Mme Michèle Alliot-Marie, Ministre de la Défense, a confirmé qu'un programme de remplacement de l'hélicoptère Gazelle est effectivement en cours mais que celui-ci avait pris du retard. En 2004, la gendarmerie sera la principale bénéficiaire du renouvellement du parc d'hélicoptères. Concernant l'entraînement des pilotes, la France était passée en dessous des normes OTAN, l'objectif aujourd'hui est de revenir à niveau dès 2004. Le projet de loi de finances pour 2004 prévoit une progression significative en ce sens. L'entraînement est une condition d'efficacité et de sécurité.

Concernant le fonds de démantèlement des sites nucléaires, une intervention financière des industriels du secteur est prévue.

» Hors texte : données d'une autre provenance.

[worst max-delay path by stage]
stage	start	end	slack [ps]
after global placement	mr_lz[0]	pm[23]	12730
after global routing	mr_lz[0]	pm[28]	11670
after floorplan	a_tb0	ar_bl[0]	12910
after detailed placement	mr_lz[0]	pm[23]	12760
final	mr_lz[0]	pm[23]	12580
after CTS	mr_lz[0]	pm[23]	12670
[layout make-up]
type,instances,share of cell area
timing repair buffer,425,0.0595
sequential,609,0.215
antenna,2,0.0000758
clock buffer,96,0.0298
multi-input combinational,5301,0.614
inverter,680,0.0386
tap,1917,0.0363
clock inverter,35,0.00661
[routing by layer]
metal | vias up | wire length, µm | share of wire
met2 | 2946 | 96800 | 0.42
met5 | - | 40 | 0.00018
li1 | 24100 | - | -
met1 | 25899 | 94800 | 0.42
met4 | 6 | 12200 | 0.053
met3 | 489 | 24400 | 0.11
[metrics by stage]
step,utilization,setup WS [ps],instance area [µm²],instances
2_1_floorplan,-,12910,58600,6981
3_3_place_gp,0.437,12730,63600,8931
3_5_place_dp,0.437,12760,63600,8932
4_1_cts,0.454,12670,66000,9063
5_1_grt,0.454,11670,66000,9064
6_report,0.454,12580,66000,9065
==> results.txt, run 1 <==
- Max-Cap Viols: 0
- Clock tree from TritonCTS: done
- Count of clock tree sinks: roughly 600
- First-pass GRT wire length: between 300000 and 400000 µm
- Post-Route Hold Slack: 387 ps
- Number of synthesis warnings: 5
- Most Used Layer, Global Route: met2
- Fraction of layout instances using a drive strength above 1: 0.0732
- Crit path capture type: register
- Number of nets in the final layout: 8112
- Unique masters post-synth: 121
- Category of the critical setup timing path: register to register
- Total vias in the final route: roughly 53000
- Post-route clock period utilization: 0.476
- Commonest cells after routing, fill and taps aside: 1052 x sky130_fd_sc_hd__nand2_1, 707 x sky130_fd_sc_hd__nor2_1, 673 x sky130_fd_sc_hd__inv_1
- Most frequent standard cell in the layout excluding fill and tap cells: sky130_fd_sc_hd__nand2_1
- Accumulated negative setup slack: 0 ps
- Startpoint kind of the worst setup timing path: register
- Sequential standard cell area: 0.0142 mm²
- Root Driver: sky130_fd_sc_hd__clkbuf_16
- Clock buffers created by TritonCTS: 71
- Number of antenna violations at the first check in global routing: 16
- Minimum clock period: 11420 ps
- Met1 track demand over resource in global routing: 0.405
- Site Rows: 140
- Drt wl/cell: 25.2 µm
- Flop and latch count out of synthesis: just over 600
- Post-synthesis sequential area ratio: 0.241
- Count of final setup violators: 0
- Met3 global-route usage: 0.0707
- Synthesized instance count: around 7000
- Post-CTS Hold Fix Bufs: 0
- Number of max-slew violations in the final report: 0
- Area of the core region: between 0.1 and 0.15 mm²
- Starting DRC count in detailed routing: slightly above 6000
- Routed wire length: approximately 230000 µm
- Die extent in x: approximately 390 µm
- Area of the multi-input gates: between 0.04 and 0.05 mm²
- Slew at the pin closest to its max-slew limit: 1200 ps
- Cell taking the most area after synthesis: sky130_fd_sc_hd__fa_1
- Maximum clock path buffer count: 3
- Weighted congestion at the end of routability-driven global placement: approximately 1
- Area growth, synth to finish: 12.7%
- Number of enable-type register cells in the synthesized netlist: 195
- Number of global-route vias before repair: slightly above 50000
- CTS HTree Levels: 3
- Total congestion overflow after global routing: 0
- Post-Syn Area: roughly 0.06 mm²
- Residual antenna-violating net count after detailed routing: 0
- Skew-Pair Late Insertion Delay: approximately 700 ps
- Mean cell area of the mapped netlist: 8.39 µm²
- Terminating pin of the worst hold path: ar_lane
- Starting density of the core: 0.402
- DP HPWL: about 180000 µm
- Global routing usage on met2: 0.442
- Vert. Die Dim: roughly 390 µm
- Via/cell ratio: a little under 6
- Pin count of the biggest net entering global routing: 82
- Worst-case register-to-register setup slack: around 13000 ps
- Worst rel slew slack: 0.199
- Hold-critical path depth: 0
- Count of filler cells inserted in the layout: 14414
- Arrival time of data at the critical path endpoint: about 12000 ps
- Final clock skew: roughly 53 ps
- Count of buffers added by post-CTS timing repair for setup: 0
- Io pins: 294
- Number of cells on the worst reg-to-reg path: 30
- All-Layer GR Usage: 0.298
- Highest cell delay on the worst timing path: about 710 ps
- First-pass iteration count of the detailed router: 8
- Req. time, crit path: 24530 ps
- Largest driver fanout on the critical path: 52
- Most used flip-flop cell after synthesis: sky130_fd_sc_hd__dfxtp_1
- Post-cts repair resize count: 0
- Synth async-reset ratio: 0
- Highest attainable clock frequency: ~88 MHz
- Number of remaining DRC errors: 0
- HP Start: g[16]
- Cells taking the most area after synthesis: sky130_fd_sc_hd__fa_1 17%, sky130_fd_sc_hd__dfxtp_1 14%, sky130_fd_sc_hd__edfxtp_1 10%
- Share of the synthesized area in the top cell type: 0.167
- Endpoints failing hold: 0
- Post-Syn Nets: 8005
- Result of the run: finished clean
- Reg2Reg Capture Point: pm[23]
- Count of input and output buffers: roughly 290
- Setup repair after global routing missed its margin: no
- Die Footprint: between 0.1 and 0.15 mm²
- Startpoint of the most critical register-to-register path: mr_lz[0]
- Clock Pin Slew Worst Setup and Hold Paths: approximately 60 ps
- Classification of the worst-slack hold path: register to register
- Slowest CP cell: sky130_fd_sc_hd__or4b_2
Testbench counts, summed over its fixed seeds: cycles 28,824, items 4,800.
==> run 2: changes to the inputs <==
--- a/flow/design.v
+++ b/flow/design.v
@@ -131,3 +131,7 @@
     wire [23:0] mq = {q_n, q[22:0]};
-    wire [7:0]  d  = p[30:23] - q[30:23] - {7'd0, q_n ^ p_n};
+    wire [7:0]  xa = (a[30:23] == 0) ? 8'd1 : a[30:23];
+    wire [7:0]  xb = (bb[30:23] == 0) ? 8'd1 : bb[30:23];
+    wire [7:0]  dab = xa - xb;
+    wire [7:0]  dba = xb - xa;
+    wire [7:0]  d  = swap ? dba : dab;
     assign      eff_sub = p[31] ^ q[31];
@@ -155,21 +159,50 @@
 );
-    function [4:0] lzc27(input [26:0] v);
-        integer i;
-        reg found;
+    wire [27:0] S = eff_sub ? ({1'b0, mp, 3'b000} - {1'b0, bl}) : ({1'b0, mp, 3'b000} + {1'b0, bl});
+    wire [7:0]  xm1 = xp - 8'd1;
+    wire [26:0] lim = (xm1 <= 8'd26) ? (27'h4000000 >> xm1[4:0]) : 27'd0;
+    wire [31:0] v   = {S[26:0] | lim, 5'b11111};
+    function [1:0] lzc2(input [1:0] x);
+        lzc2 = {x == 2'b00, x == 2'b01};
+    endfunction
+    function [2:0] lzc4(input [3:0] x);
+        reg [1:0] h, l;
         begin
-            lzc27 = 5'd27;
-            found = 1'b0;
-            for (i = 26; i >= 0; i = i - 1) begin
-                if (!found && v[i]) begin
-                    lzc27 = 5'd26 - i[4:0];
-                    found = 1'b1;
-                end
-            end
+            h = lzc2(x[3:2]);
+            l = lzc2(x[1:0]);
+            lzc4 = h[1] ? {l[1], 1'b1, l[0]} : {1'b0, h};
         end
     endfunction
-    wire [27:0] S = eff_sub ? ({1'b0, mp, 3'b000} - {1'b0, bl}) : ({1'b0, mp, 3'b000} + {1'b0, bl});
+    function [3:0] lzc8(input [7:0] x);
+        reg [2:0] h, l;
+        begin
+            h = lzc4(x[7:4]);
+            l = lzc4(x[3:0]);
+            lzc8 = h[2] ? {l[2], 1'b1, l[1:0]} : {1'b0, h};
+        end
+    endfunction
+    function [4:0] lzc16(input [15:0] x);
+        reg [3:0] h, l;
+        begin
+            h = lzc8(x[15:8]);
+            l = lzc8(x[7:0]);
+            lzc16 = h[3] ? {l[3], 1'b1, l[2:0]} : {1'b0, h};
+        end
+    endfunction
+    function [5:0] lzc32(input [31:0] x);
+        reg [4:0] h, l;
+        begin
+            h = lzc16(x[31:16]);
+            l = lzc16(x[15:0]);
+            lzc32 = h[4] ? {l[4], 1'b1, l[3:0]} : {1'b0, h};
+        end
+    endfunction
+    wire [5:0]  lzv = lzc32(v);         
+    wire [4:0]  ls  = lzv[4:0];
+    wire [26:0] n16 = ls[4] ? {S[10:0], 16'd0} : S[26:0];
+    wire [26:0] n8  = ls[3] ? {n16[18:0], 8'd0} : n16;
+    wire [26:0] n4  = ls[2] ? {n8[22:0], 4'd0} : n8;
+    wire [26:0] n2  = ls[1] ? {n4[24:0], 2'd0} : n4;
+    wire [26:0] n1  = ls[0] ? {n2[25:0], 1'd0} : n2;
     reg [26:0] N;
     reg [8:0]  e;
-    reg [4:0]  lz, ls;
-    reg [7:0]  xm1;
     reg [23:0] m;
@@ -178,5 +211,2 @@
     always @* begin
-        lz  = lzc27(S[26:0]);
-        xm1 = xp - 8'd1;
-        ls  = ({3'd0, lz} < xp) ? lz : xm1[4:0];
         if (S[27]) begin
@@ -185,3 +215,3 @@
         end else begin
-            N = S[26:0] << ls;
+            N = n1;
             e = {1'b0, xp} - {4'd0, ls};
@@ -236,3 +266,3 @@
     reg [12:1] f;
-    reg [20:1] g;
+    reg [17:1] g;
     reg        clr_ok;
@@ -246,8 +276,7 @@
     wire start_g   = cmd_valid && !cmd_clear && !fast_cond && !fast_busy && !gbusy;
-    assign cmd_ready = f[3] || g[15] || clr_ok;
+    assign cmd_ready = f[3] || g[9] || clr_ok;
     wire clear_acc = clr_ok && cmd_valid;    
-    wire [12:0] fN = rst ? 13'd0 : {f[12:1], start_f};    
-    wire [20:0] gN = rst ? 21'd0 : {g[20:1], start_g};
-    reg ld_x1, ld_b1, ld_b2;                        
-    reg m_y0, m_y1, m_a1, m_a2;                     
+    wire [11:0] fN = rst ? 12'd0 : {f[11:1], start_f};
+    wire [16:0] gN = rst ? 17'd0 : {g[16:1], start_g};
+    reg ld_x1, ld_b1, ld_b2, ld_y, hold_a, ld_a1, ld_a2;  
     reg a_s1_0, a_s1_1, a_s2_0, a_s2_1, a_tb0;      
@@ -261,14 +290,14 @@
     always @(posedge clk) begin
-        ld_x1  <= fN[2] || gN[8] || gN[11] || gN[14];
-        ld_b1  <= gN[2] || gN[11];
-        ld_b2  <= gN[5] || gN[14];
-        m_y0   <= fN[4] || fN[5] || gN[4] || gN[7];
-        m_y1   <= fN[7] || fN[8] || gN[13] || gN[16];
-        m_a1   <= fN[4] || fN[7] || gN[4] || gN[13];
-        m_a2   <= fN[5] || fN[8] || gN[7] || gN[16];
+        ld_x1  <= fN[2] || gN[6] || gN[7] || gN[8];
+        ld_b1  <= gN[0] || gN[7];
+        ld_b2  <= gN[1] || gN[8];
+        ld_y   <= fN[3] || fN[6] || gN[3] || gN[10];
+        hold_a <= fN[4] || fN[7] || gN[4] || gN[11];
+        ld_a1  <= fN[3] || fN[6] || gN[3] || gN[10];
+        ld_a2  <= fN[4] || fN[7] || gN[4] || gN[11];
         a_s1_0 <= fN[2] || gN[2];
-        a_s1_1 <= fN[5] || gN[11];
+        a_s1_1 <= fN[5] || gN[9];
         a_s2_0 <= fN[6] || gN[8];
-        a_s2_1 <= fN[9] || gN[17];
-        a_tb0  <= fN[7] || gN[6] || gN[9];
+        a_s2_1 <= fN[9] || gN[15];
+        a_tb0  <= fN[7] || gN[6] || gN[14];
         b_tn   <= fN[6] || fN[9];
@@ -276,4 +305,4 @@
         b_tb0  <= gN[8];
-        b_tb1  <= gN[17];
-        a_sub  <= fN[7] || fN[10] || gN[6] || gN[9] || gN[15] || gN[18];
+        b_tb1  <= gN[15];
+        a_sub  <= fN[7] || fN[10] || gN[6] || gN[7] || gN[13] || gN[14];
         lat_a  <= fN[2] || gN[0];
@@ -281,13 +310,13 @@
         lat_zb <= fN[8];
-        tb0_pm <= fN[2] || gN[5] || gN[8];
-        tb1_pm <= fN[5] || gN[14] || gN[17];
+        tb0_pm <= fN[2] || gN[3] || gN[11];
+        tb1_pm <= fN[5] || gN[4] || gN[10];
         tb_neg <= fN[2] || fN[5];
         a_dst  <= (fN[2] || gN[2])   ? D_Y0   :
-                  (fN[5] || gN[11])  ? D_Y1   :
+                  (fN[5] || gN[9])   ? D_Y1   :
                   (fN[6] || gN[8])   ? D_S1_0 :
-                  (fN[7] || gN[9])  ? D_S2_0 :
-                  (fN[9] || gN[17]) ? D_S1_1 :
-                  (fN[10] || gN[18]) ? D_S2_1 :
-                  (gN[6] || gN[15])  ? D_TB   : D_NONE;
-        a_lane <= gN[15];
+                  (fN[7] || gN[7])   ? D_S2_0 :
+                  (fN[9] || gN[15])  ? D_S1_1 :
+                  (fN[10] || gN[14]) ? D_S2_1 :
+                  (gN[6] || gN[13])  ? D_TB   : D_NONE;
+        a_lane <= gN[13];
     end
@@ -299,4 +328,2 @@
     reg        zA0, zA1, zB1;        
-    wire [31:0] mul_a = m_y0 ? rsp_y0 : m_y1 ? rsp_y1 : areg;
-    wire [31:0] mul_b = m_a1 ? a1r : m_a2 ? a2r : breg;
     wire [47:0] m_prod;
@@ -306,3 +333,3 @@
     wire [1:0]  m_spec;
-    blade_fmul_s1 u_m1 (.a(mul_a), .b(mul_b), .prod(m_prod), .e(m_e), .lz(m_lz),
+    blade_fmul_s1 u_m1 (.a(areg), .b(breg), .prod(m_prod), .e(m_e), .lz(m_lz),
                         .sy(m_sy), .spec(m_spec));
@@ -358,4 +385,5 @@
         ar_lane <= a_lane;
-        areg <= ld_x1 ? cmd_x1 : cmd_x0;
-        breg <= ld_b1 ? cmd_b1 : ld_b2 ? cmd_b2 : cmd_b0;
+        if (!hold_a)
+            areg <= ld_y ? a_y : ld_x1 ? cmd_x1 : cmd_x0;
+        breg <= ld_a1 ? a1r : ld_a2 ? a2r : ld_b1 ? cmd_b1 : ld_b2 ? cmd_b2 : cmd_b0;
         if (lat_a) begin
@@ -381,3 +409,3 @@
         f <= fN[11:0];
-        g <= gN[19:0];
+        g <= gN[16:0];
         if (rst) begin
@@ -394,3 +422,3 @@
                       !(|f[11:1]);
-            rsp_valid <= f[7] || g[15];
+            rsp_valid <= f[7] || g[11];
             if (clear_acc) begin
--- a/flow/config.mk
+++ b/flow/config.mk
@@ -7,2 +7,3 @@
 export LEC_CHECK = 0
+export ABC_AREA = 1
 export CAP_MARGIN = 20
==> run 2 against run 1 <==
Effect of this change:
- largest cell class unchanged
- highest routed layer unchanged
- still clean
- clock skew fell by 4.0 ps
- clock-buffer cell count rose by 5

Le ministère de la Défense travaille à la réduction de la place des structures par rapport à l'opérationnel. Cette rationalisation suscite d'ailleurs parfois des réactions négatives des élus locaux. Le processus actuel reste néanmoins marginal par rapport aux grandes restructurations intervenues ces dernières années.

M. Michel Bouvard, Président a tenu à remercier Mme la Ministre ainsi que les membres de la commission de la Défense qui ont assisté à cette réunion. Le dialogue existe bien entre les différentes commissions ; il doit se poursuivre en particulier dans le cadre de la mise en place de la loi organique.